◆ GOAL OF THE EXERCISE:
Please count the lines in the data below that hold the word "Largest", and give only the number.

◆ EXERCISE MATERIALS:

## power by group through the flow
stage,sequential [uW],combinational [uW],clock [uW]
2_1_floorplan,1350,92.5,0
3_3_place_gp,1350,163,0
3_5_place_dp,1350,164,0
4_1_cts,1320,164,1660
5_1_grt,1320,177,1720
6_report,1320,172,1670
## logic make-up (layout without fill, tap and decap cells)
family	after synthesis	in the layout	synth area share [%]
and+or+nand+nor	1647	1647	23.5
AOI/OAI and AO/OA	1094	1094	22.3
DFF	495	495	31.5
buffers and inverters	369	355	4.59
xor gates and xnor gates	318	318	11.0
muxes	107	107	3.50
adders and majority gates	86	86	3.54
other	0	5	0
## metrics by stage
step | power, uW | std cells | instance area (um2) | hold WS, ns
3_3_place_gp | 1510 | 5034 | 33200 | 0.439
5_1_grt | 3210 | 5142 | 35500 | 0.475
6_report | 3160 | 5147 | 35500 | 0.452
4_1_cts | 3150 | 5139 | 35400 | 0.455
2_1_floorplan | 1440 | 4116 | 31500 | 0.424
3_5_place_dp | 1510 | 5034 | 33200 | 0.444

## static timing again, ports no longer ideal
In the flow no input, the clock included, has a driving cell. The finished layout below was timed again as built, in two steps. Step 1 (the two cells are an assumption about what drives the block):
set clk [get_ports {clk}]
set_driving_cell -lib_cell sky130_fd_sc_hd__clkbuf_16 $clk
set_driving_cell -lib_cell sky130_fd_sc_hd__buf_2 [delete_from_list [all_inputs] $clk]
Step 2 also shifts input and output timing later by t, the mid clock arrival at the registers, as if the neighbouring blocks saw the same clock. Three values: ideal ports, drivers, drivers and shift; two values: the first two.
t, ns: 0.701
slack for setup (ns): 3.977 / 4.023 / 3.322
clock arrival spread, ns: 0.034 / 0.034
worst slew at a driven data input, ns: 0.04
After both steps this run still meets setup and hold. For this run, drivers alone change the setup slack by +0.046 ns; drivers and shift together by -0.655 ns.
* * *
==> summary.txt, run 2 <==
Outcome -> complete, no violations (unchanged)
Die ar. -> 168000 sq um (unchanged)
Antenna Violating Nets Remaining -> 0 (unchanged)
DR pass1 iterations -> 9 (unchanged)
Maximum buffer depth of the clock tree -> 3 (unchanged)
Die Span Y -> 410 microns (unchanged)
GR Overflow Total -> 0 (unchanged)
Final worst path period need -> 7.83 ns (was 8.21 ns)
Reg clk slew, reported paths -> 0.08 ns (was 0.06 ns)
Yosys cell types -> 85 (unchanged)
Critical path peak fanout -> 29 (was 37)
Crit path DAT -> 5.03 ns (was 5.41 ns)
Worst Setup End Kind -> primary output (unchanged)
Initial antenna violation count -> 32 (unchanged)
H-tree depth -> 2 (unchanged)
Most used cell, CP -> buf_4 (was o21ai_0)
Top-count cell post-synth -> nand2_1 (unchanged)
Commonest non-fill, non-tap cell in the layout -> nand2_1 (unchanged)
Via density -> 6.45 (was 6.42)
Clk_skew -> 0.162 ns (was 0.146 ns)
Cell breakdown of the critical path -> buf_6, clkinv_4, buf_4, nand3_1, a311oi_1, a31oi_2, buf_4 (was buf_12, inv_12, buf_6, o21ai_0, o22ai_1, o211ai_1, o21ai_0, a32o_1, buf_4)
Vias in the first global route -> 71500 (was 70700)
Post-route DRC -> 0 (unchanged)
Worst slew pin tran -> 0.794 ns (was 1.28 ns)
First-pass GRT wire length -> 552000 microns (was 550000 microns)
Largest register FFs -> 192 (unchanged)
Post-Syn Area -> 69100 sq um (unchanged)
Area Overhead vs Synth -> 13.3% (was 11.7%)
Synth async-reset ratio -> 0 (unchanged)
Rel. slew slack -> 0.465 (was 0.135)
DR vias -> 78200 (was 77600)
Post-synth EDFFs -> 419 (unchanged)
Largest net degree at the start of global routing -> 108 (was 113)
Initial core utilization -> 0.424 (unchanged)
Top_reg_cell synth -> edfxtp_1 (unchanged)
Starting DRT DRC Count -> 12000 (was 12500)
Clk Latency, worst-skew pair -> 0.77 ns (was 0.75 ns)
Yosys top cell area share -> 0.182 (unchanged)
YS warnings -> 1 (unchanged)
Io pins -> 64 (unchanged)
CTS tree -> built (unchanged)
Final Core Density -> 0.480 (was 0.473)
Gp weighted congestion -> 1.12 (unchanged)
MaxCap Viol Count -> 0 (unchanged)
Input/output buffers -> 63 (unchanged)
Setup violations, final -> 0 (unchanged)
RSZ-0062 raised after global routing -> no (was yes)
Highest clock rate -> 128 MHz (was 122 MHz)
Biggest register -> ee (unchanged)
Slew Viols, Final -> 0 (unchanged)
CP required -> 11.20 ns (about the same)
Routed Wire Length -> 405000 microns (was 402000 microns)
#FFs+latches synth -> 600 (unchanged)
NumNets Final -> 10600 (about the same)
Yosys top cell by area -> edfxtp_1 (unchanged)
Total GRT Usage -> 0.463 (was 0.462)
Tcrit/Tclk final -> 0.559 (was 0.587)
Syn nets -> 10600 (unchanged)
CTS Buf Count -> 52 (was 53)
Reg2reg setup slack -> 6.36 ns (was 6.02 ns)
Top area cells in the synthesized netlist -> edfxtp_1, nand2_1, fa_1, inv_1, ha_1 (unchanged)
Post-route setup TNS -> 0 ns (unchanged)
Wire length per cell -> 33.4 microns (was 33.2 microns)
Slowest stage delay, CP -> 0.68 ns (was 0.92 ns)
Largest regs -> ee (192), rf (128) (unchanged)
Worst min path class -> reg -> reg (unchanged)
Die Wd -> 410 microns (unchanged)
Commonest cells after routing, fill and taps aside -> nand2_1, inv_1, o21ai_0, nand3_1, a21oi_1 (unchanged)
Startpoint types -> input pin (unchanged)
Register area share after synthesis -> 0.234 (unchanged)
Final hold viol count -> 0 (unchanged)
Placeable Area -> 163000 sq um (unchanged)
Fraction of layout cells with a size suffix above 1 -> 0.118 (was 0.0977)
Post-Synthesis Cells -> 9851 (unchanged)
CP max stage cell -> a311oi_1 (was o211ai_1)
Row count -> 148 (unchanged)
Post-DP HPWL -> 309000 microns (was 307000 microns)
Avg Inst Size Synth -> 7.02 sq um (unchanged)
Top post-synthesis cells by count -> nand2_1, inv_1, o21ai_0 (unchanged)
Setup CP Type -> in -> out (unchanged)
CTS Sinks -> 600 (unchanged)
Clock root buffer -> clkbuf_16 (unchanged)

◆ SOLUTION FOR THIS PROBLEM:
3